* **PROBLEM DESCRIPTION**
Go through the data below and work out how many lines contain "setup"; the answer is the number alone.

***** ENTRIES PROVIDED

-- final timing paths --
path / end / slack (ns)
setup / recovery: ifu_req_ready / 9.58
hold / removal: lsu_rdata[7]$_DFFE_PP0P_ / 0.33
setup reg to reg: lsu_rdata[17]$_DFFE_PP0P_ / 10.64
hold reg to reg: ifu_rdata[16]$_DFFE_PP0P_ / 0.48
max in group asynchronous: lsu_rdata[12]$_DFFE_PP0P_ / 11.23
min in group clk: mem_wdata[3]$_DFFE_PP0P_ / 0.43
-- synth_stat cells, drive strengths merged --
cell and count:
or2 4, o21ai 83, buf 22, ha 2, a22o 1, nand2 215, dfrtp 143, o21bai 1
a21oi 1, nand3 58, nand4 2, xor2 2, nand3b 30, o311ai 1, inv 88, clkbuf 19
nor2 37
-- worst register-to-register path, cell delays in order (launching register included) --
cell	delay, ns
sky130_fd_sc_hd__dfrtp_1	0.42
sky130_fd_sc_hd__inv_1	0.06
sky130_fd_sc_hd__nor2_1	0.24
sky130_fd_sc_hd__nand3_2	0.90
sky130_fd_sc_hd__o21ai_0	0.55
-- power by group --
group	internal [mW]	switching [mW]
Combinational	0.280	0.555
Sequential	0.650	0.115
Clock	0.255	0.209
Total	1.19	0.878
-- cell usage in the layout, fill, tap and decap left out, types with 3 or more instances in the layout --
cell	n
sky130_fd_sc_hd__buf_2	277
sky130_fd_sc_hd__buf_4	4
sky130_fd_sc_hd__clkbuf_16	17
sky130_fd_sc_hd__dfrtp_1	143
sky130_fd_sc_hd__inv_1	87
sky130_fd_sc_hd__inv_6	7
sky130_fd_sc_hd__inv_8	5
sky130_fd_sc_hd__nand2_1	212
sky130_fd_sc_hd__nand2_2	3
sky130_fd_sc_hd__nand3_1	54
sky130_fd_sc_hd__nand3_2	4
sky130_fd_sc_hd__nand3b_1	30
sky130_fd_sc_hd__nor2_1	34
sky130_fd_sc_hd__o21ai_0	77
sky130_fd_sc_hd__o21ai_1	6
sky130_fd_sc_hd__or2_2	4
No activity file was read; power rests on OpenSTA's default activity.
$ cat config.mk
export PLATFORM = sky130hd
export DESIGN_NAME = bridge_keypad
export DESIGN_NICKNAME = d
export VERILOG_FILES = /design/src/rtl/bridge_keypad.sv
export SDC_FILE = /design/constraint.sdc
export NUM_CORES = 1
export LEC_CHECK = 0
export BUFFER_PORTS_ARGS = -buffer_cell sky130_fd_sc_hd__buf_2
export CORE_MARGIN = 8
export CORE_UTILIZATION = 40
export CTS_CLUSTER_SIZE = 8
export DETAILED_ROUTE_END_ITERATION = 8
export GPL_TIMING_DRIVEN = 0
export REMOVE_ABC_BUFFERS = 1
export SLEW_MARGIN = 20
export SYNTH_ARGS = -nofsm -noshare
export SYNTH_HDL_FRONTEND = slang
export SYNTH_SLANG_ARGS = --single-unit
$ cat constraint.sdc
create_clock -name clk -period 1.6 [get_ports clk]
set_input_delay 0.08 -clock clk [delete_from_list [all_inputs] [get_ports clk]]
set_output_delay 0.08 -clock clk [all_outputs]
set_load 0.01 [all_outputs]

**********

* **RESULT**
2